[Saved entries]

[src/rtl/mux_sel_arbiter.sv]
// Round-robin select generator for a 4:1 mux with programmable dwell per grant.
// Define MUX_SEL_FIXED_PRIO_EN for fixed priority (channel 0 highest).
module mux_sel_arbiter #(
    parameter int DWELL_W = 4
) (
    input  logic               clk,
    input  logic               rst_n,
    input  logic               en,
    input  logic [3:0]         req,
    input  logic [DWELL_W-1:0] dwell,
    output logic               s0,
    output logic               s1,
    output logic [3:0]         grant,
    output logic               grant_valid,
    output logic               grant_done
);

    typedef enum logic {IDLE, HOLD} state_t;

    state_t             r_state;
    logic [1:0]         r_chan;
    logic [1:0]         r_sel;
    logic [3:0]         r_grant;
    logic               r_valid;
    logic               r_done;
    logic [DWELL_W-1:0] r_len;
    logic [DWELL_W-1:0] r_cnt;

    logic               w_end;
    logic               w_issue;
    logic [1:0]         w_pick;
    logic [DWELL_W-1:0] w_len;

`ifdef MUX_SEL_FIXED_PRIO_EN
    function automatic logic [1:0] f_pick(input logic [3:0] r);
        logic [1:0] sel;
        sel = 2'd0;
        for (int i = 3; i >= 0; i--) begin
            if (r[i]) sel = 2'(i);
        end
        return sel;
    endfunction
`else
    logic [1:0] r_ptr;

    // Search starts just after the last winner, so the previous owner is checked last.
    function automatic logic [1:0] f_pick(input logic [3:0] r, input logic [1:0] p);
        logic [1:0] sel;
        logic [1:0] idx;
        logic       hit;
        sel = p;
        hit = 1'b0;
        for (int i = 1; i <= 4; i++) begin
            idx = p + 2'(i);
            if (!hit && r[idx]) begin
                hit = 1'b1;
                sel = idx;
            end
        end
        return sel;
    endfunction
`endif

    always_comb begin
        w_end   = (r_state == HOLD) &&
                  ((r_cnt == r_len - DWELL_W'(1)) || !req[r_chan]);
        w_issue = en && (|req) && ((r_state == IDLE) || w_end);
        w_len   = (dwell == '0) ? DWELL_W'(1) : dwell;
`ifdef MUX_SEL_FIXED_PRIO_EN
        w_pick  = f_pick(req);
`else
        w_pick  = f_pick(req, r_ptr);
`endif
    end

    always_ff @(posedge clk or negedge rst_n) begin
        if (!rst_n) begin
            r_state <= IDLE;
            r_chan  <= 2'd0;
            r_sel   <= 2'd0;
            r_grant <= 4'd0;
            r_valid <= 1'b0;
            r_done  <= 1'b0;
            r_len   <= DWELL_W'(1);
            r_cnt   <= '0;
`ifndef MUX_SEL_FIXED_PRIO_EN
            r_ptr   <= 2'd3;
`endif
        end else begin
            r_done <= w_end;
            if (w_issue) begin
                r_state <= HOLD;
                r_chan  <= w_pick;
                r_sel   <= w_pick;
                r_grant <= 4'b0001 << w_pick;
                r_valid <= 1'b1;
                r_len   <= w_len;
                r_cnt   <= '0;
`ifndef MUX_SEL_FIXED_PRIO_EN
                r_ptr   <= w_pick;
`endif
            end else if (w_end) begin
                // Select lines hold their last value so the mux output stays put.
                r_state <= IDLE;
                r_grant <= 4'd0;
                r_valid <= 1'b0;
                r_cnt   <= '0;
            end else if (r_state == HOLD) begin
                r_cnt <= r_cnt + DWELL_W'(1);
            end
        end
    end

    assign s0          = r_sel[0];
    assign s1          = r_sel[1];
    assign grant       = r_grant;
    assign grant_valid = r_valid;
    assign grant_done  = r_done;

endmodule

[config.mk]
export PLATFORM = sky130hd
export DESIGN_NAME = mux_sel_arbiter
export DESIGN_NICKNAME = d
export VERILOG_FILES = /design/src/rtl/mux_sel_arbiter.sv
export SDC_FILE = /design/constraint.sdc
export NUM_CORES = 1
export LEC_CHECK = 0
export CAP_MARGIN = 20
export CORE_UTILIZATION = 51
export DETAILED_ROUTE_END_ITERATION = 16
export PLACE_DENSITY = 0.78
export SLEW_MARGIN = 10
export SYNTH_ARGS = -nofsm -noshare
export SYNTH_HDL_FRONTEND = slang
export SYNTH_SLANG_ARGS = --single-unit
export TNS_END_PERCENT = 10
[constraint.sdc]
create_clock -name clk -period 2.8 [get_ports clk]
set_input_delay 0.28 -clock clk [delete_from_list [all_inputs] [get_ports clk]]
set_output_delay 0.28 -clock clk [all_outputs]
set_load 0.03 [all_outputs]
==> results of run 1 <==
-- per-stage QoR --
| step | total power (W) | setup slack, ns | cells | hold slack (ns) |
|---|---|---|---|---|
| 2_1_floorplan | 0.00111 | 0.824 | 94 | -0.0156 |
| 3_3_place_gp | 0.00131 | 0.381 | 138 | 0.510 |
| 3_5_place_dp | 0.00133 | 0.313 | 138 | 0.505 |
| 4_1_cts | 0.00147 | 0.538 | 142 | 0.486 |
| 5_1_grt | 0.00157 | 0.433 | 142 | 0.516 |
| 6_report | 0.00146 | 0.547 | 142 | 0.455 |
-- path summary, 6_finish.rpt --
| check | to | slack (ns) | depth (start not counted) |
|---|---|---|---|
| setup / recovery | r_len[3] | 0.55 | 6 |
| hold / removal | r_sel[0] | 0.45 | 1 |
| setup reg to reg | r_len[3] | 0.55 | 6 |
| hold reg to reg | grant[2] | 0.52 | 2 |
| max in group asynchronous | grant_done | 1.85 | 1 |
| min in group clk | grant[2] | 0.52 | 2 |
-- power by group --
group,switching [W],internal [W]
clock,0.0000745,0.0000552
sequential,0.000106,0.000388
combinational,0.000427,0.000407
total,0.000608,0.000850
-- critical path: stages, from the launching register on --
cell and delay (ns):
dfstp_2 0.56, inv_1 0.06, ha_1 0.31, xor2_1 0.19
and3_4 0.22, a31o_1 0.46, mux2_4 0.34
-- logic make-up (layout without fill, tap and decap cells) --
family | Yosys count | in the layout
simple gates | 23 | 23
fa+ha+maj | 2 | 2
flops | 18 | 18
compound gates | 23 | 23
buf+inv | 11 | 32
xor+xnor | 6 | 6
mux | 11 | 11
-- Yosys cell counts (all sizes together) (3+ instances only) --
library cell	count	area share
nand2	8	0.028
nor3	3	0.014
xor2	3	0.025
a21oi	3	0.018
o32ai	4	0.033
o211ai	3	0.021
dfrtp	15	0.35
o21ai	4	0.019
nor2b	3	0.018
dfstp	3	0.074
nor2	3	0.011
mux2	8	0.11
inv	10	0.035
-- sequential cells by signal, indices dropped and copies added, names as in the netlist --
name	flops
r_sel	2
grant	4
r_len	4
r_cnt	4
grant_valid	1
r_ptr	2
grant_done	1
-- layout by cell type (no fill, tap or decap), types with 2 or more instances in the layout --
cell / instances
clkdlybuf4s50_1: 18
dfrtp_1: 15
inv_1: 9
nand2_1: 8
mux2_4: 7
o32ai_1: 4
nor3_1: 3
xor2_1: 3
nor2_1: 3
nor2b_1: 3
o211ai_1: 3
clkbuf_4: 3
dfstp_2: 3
xnor2_1: 2
a21oi_1: 2
o21ai_0: 2
o31ai_1: 2
mux2i_1: 2
nand3_1: 2
o21ai_1: 2
ha_1: 2
-- area by class of cell --
| type | instances | area (um2) | area share |
|---|---|---|---|
| clock buffers | 4 | 26.3 | 0.0204 |
| repair buffers | 18 | 180 | 0.140 |
| flip-flops and latches | 18 | 454 | 0.353 |
| well taps | 27 | 33.8 | 0.0262 |
| inverters | 10 | 37.5 | 0.0292 |
| multi-input cells | 65 | 556 | 0.431 |
-- routing by layer --
metal  routed length, um  share of wire
met5                   0              0
met4                  11         0.0055
met3                  91          0.045
met2                1000           0.50
met1                 895           0.45
==> run summary, run 1 <==
vias in the first global route: 774
busiest grt layer: met2
detailed-route wire length: 2.00 mm
Slew Limit Fails: 0
EDFF count, synth: 0
met2 usage: 0.362
CP Class: reg -> reg
static leakage: 0.548 nW
status: finished clean
met3 Use GR: 0.0340
clk sinks: 18
I/O pins: 19
die area: 0.00226 mm2
Worst Path Arrival: 2.43 ns
Post-Syn Instances: 94
crit-path max FO: 8
Area growth syn-to-layout: 21.6%
routability cong.: 0.867
Final Hold Fails: 0
post-route antenna net violation count: 0
Layout Utilization: 0.656
HP Class: in -> async
combinational family with the most area after synthesis: compound AO/OA/AOI/OAI gates
VDD IR max: 0.567 mV
CP Launch Point: r_len[0]
post-cts resize count: 0
Post-CTS Setup Inserts: 0
Post-Layout Inst Area: 0.00129 mm2
placed instance area: 0.00126 mm2
RSZ-0062 raised after global routing: false
top_reg_cell synth: dfrtp_1
die width: 47.6 um
Skew-Pair Late Insertion Delay: 0.28 ns
CTS tree: yes
largest net degree at the start of global routing: 19
yosys warns: 0
Syn Area/Cell: 11.3 um2
DR vias: 795
CTS buffer count: 3
mapped cell area: 0.00106 mm2
core area: 0.00196 mm2
CP Capture Type: flip-flop
max-cap viol count: 0
adder-cell share of the synthesized area: 0.0236
post-synthesis mux area share: 0.150
worst clock skew: 0.000877 ns
launching point of the worst reg2reg path: r_len[0]
Die Ht: 47.6 um
Final #Nets: 129
CTS Root Cell: clkbuf_4
Synth Area in Simple Gates: 0.111
Critical Path RT: 2.97 ns
clock-pin transition on the worst setup and hold timing paths: 0.10 ns
Least-Margin Pin Slew: 0.802 ns
Clock H-tree levels: 1
Pwr Density: 1130 mW/mm2
Longest Clk Path Bufs: 2
sequential share of the synthesized area: 0.429
HPWL Detailed: 1.56 mm
row count: 16
Final period util: 0.805
fmax: 0.444 GHz
ANT cells: 0
Via density: 5.60
DRT Pass-1 Iters: 4
Startpoint Class: flip-flop
Post-CTS Hold Buffers: 0
post-synthesis xor/xnor area fraction: 0.0626
Initial Utilization: 0.540
setup TNS: 0 ns
fraction of registers with async set/reset: 1.00
initial antenna violation count: 0
Post-route DRC: 0
fraction of layout cells with a size suffix above 1: 0.165
met1 Use GR: 0.253
WL/cell: 14.1 um
1st-iter DRT viols: 15
Yosys reg bits: 18
Synth cell types: 36
final setup fails: 0
post-synthesis compound-gate area fraction: 0.177
remaining global-route overflow: 0
Tmin final: 2.25 ns
Mapped Nets: 107
Port-buffer cells: 18
Total GRT Usage: 0.199
first-pass GRT wire length: 3.19 mm
slew margin rel.: 0.464
Fillers: 168
Note: power is estimated with default switching activity, not from simulation.
==> run 2: changes to the inputs <==
CORE_UTILIZATION = 46   (was 51)
PLACE_DENSITY = 0.74   (was 0.78)
clock period = 1.8 ns   (was 2.8 ns; I/O delays follow)
==> run 2 against run 1 <==
  * The flow now finishes with violations (setup timing)
  * Register-to-register slack worse by 0.67 ns
  * Flip-flop and latch count stayed put
  * First-iteration DRC count is 47% lower
  * Clock power is 94% higher
  * Clock skew hardly changed
  * Final cell count is 14% higher
  * Critical path type unchanged
  * Critical endpoint is now r_sel[1]
  * Highest routed layer unchanged
==> run summary, run 2 (same netlist as run 1, synthesis figures left out) <==
Final period util: 1.07 (+0.266)
Least-Margin Pin Slew: 0.617 ns (-0.185 ns)
Pwr Density: 1800 mW/mm2 (+59%)
1st-iter DRT viols: 8 (-7)
Worst Path Arrival: 2.12 ns (-0.31 ns)
Internal: 0.00162 W (+91%)
R2R cell count: 7 (+1)
crit-path max FO: 4 (-4)
CP Capture Type: flip-flop
CTS tree: yes
Critical Path RT: 1.99 ns (-0.98 ns)
Port-buffer cells: 18 (unchanged)
I/O pins: 19 (unchanged)
clock-pin transition on the worst setup and hold timing paths: 0.10 ns (about the same)
CP Launch Point: r_len[0]
fraction of layout cells with a size suffix above 1: 0.351 (+0.186)
die width: 50.0 um (+5.1%)
most frequent cells in the layout: clkdlybuf4s50_1 (18), buf_4 (17), dfrtp_1 (14)
final setup fails: 13 (+13)
placed instance area: 0.00140 mm2 (+11%)
Tmin final: 1.93 ns (-0.326 ns)
status: finished, violations left
row count: 17 (+1)
Layout Utilization: 0.684 (+0.0279)
Final #Nets: 148 (+15%)
largest net degree at the start of global routing: 19 (unchanged)
Hold WS: 0.209 ns (-0.246 ns)
DR vias: 865 (+8.8%)
clk sinks: 18 (unchanged)
pre-CTS setup slack: -0.290 ns (-0.603 ns)
violated checks: setup timing
RSZ-0062 raised after global routing: true
setup slack, reg-to-reg: -0.13 ns (-0.67 ns)
Startpoint Class: flip-flop
Final Hold Fails: 0 (unchanged)
Post-Layout Inst Area: 0.00150 mm2 (+16%)
Slew Limit Fails: 0 (unchanged)
CTS Root Cell: clkbuf_4
Area growth syn-to-layout: 41.6%
die area: 0.00250 mm2 (+10%)
initial antenna violation count: 0 (unchanged)
launching point of the worst reg2reg path: r_len[0]
Setup crit end: r_sel[1]
fmax: 0.519 GHz (+17%)
Combinational Power Share: 0.618 (+0.046)
static leakage: 0.658 nW (+20%)
DRT Pass-1 Iters: 4 (unchanged)
slew margin rel.: 0.585 (+0.122)
VDD IR max: 0.982 mV (+73%)
max-cap viol count: 0 (unchanged)
NetSw: 0.00107 W (+76%)
first-pass GRT wire length: 3.65 mm (+15%)
Sw Ratio: 0.398 (-0.0189)
Longest Clk Path Bufs: 2 (unchanged)
post-route antenna net violation count: 0 (unchanged)
routability cong.: 0.852 (-1.8%)
detailed-route wire length: 2.25 mm (+12%)
sequential share of power: 0.288 (-0.051)
core area: 0.00219 mm2 (+12%)
commonest non-fill, non-tap cell in the layout: clkdlybuf4s50_1
worst clock skew: 0.00135 ns (+0.000468 ns)
Skew-Pair Late Insertion Delay: 0.30 ns (+0.02 ns)
CP Class: reg -> reg
Via density: 5.34 (-4.6%)
Design Power: 0.00269 W (+85%)
Clock power frac: 0.093 (+0.004)
worst setup margin: -0.127 ns (-0.674 ns)
WL/cell: 13.9 um (-1.5%)
Post-route DRC: 0 (unchanged)
Worst R2R End: r_sel[1]
Die Ht: 50.0 um (+5.1%)
HP Class: in -> async
remaining global-route overflow: 0 (unchanged)
Initial Utilization: 0.483 (-0.0564)
Total GRT Usage: 0.195 (-0.00420)
Clock H-tree levels: 1 (unchanged)
ANT cells: 0 (unchanged)
CTS buffer count: 3 (unchanged)
vias in the first global route: 888 (+15%)
HPWL Detailed: 1.67 mm (+7.0%)
## run 2: cell types whose count changed in the layout (fill, tap and decap cells not counted), sizes merged
cell	previous run	this run
buf	0	19
## run 2: worst min-delay path by stage
stage                         from        to  slack, ns
after floorplan              rst_n  grant[0]      -0.12
after global placement    grant[2]  grant[2]       0.51
after CTS                    rst_n  r_cnt[2]       0.22
final                        rst_n  r_sel[1]       0.21
after global routing         rst_n  r_sel[1]       0.23
after detailed placement  grant[2]  grant[2]       0.53
## run 2: area by class of cell
cell class	instances	area, um2
well taps	28	35.0
fillers	171	692
clock buffers	4	36.3
inverters	10	37.5
multi-input cells	65	604
repair buffers	37	330
flip-flops and latches	18	455
## run 2: critical path: stages (launching register included)
cell     delay [ns]
dfstp_2        0.55
inv_2          0.05
ha_4           0.21
xor2_2         0.17
and3_4         0.19
a31o_4         0.24
buf_6          0.13
mux2_4         0.29
## run 2: through the flow
step	cells	TNS, ns
floorplan	94	-0.614
global placement	156	-2.95
detailed placement	156	-3.24
CTS	160	-0.901
global route	162	-1.89
finish	162	-0.929
## run 2: power by group through the flow
stage / registers, W / clock network (W) / logic (W)
5_1_grt: 0.000806 / 0.000267 / 0.00178
2_1_floorplan: 0.000902 / 0 / 0.000856
6_report: 0.000777 / 0.000252 / 0.00166
4_1_cts: 0.000779 / 0.000252 / 0.00155
3_5_place_dp: 0.000781 / 0 / 0.00151
3_3_place_gp: 0.000773 / 0 / 0.00147
## run 2: layer usage
layer / GRT usage / vias up / share of wire
li1: - / 426 / -
met1: 0.229 / 411 / 0.43
met2: 0.356 / 23 / 0.52
met3: 0.0185 / 5 / 0.035
met4: 0.0857 / 0 / 0.023
met5: 0 / - / 0
## run 2: timing repair
action	in CTS	in global routing
buffers inserted	0	2
hold buffers	0	0
gates resized for setup	2	5
setup endpoints to repair	12	15
pin swaps	0	2
==> run 3: changes to the inputs <==
CORE_MARGIN = 2   (was default)
GPL_TIMING_DRIVEN = 1   (was default)
SLEW_MARGIN = default   (was 10)
==> run 3 against run 2 <==
  * Combinational power is essentially flat
  * Critical path depth unchanged
  * Cell area down 0.50%
  * Worst setup slack got worse by 0.0050 ns
  * Sequential power shrank 0.5%
  * Critical endpoint unchanged
  * The flow still finishes with violations (setup timing)
  * Clock power about the same
  * Utilization fell by 0.34 points
  * Highest routed layer unchanged
  * Sequential share of layout area is 0.15 points higher
==> run summary, run 3 (same netlist as run 1, synthesis figures left out) <==
Clock H-tree levels: 1 (unchanged)
Total GRT Usage: 0.197 (+0.00217)
pre-CTS setup slack: -0.313 ns (-0.0236 ns)
placed instance area: 0.00140 mm2 (-0.53%)
first-pass GRT wire length: 3.89 mm (+6.6%)
Worst path max stage delay: 0.56 ns (about the same)
row count: 17 (unchanged)
Pwr Density: 1810 mW/mm2 (+0.68%)
static leakage: 0.651 nW (-1.1%)
CTS tree: yes
I/O pins: 19 (unchanged)
DR vias: 855 (-1.2%)
Tmin final: 1.93 ns (+0.00498 ns)
Critical Path RT: 1.99 ns (about the same)
status: finished, violations left
most frequent cells in the layout: clkdlybuf4s50_1 (18), buf_4 (15), dfrtp_1 (14)
largest net degree at the start of global routing: 12 (-7)
Via density: 5.34 (about the same)
Worst Path Arrival: 2.12 ns (about the same)
clock-pin transition on the worst setup and hold timing paths: 0.11 ns (about the same)
Startpoint Class: flip-flop
Initial Utilization: 0.483 (unchanged)
die area: 0.00270 mm2 (+8.2%)
ANT cells: 0 (unchanged)
violated checks: setup timing
FF/Latch Area: 455 um2 (unchanged)
core area: 0.00219 mm2 (unchanged)
final setup fails: 11 (-2)
remaining global-route overflow: 0 (unchanged)
CP Capture Type: flip-flop
met3 WL post-DR: 87 um (+12%)
worst clock skew: 0.00179 ns (+0.000447 ns)
post-route antenna net violation count: 0 (unchanged)
Skew-Pair Late Insertion Delay: 0.29 ns (about the same)
wire length on met2: 1.20 mm (+2.8%)
CP Class: reg -> reg
commonest non-fill, non-tap cell in the layout: clkdlybuf4s50_1
Area growth syn-to-layout: 40.9%
die width: 52.0 um (+4.0%)
CP cell instances: inv_2 -> ha_4 -> xor2_2 -> and3_4 -> a31o_4 -> buf_6 -> mux2_4
multi-input logic area: 612 um2 (+1.2%)
Post-CTS Hold Buffers: 0 (unchanged)
vias in the first global route: 919 (+3.5%)
Slew Limit Fails: 0 (unchanged)
CTS buffer count: 3 (unchanged)
slew margin rel.: 0.607 (+0.0216)
worst setup margin: -0.132 ns (-0.00498 ns)
VDD IR max: 1.08 mV (+10%)
Post-route DRC: 0 (unchanged)
Least-Margin Pin Slew: 0.585 ns (-0.0321 ns)
fmax: 0.518 GHz (-0.26%)
Longest Clk Path Bufs: 2 (unchanged)
RSZ-0062 raised after global routing: true
Hold WS: 0.214 ns (+0.00484 ns)
routed length on met1: 1.02 mm (+7.0%)
Port-buffer cells: 18 (unchanged)
Final period util: 1.07 (+0.00277)
HPWL Detailed: 1.77 mm (+6.2%)
Top Layer Used: met4
Fillers: 175 (+2.3%)
detailed-route wire length: 2.33 mm (+3.6%)
clk sinks: 18 (unchanged)
slowest stage cell, crit path: dfstp_2
CTS Root Cell: clkbuf_4
Final #Nets: 146 (-1.4%)
Final Hold Fails: 0 (unchanged)
Post-Layout Inst Area: 0.00149 mm2 (-0.50%)
CP bufs+invs: 2 (unchanged)
WL/cell: 14.6 um (+4.9%)
initial antenna violation count: 0 (unchanged)
Die Ht: 52.0 um (+4.0%)
1st-iter DRT viols: 18 (+10)
HP Class: in -> async
crit-path max FO: 4 (unchanged)
max-cap viol count: 0 (unchanged)
routability cong.: 0.820 (-3.7%)
fraction of layout cells with a size suffix above 1: 0.348 (-0.00226)
CP top delay family: flip-flops
DRT Pass-1 Iters: 4 (unchanged)
## run 3: cell count changes in the layout (fill, tap and decap cells not counted)
cell and delta:
o32ai_2 +1, buf_4 -2, o32ai_1 -1
## run 3: what timing repair did
| item | in CTS | in global routing |
|---|---|---|
| endpoints found under the hold margin | 0 | 0 |
| cloned | 0 | 0 |
| setup endpoints to repair | 13 | 17 |
| pin swaps | 0 | 4 |
| resized for setup | 2 | 6 |
| buffers inserted | 0 | 1 |
## run 3: layout make-up
class	instances	area share
clock buffer	4	0.0243
inverter	10	0.0252
multi-input combinational	65	0.410
sequential	18	0.305
timing repair buffer	35	0.211
tap	28	0.0235
## run 3: worst paths after layout
kind                            startpoint  cells past startpoint        to  slack [ns]
worst min-delay path                 rst_n                      1  r_cnt[0]        0.21
max in group asynchronous            rst_n                      2  r_sel[1]        1.08
min in group clk                  dwell[0]                      3  r_len[0]        0.45
worst max-delay path              r_len[0]                      7  r_sel[1]       -0.13
worst min register to register    grant[3]                      2  grant[3]        0.53
worst max register to register    r_len[0]                      7  r_sel[1]       -0.13
## run 3: routing by layer
layer,vias up,track usage
li1,421,-
met1,410,0.229
met2,20,0.367
met3,4,0.0259
met4,0,0.0658
met5,-,0
## run 3: through the flow
step | total power [W] | utilization | TNS, ns | cells
global placement | 0.00224 | 0.637 | -2.96 | 155
finish | 0.00270 | 0.681 | -0.948 | 160
detailed placement | 0.00229 | 0.637 | -3.62 | 155
CTS | 0.00259 | 0.660 | -1.30 | 159
floorplan | 0.00176 | - | -0.614 | 94
global route | 0.00288 | 0.681 | -1.83 | 160
## run 3: report_power, final
| group | leakage, nW | internal [W] | switching [W] | total [W] |
|---|---|---|---|---|
| registers | 0.220 | 0.000606 | 0.000168 | 0.000773 |
| clock network | 0.0210 | 0.000123 | 0.000129 | 0.000252 |
| logic | 0.409 | 0.000887 | 0.000787 | 0.00167 |
| total | 0.651 | 0.00162 | 0.00108 | 0.00270 |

*What is required*: Only the lines above that hold "resized" are wanted. Show every one of them.

*Result of this task*:
gates resized for setup	2	5
| resized for setup | 2 | 6 |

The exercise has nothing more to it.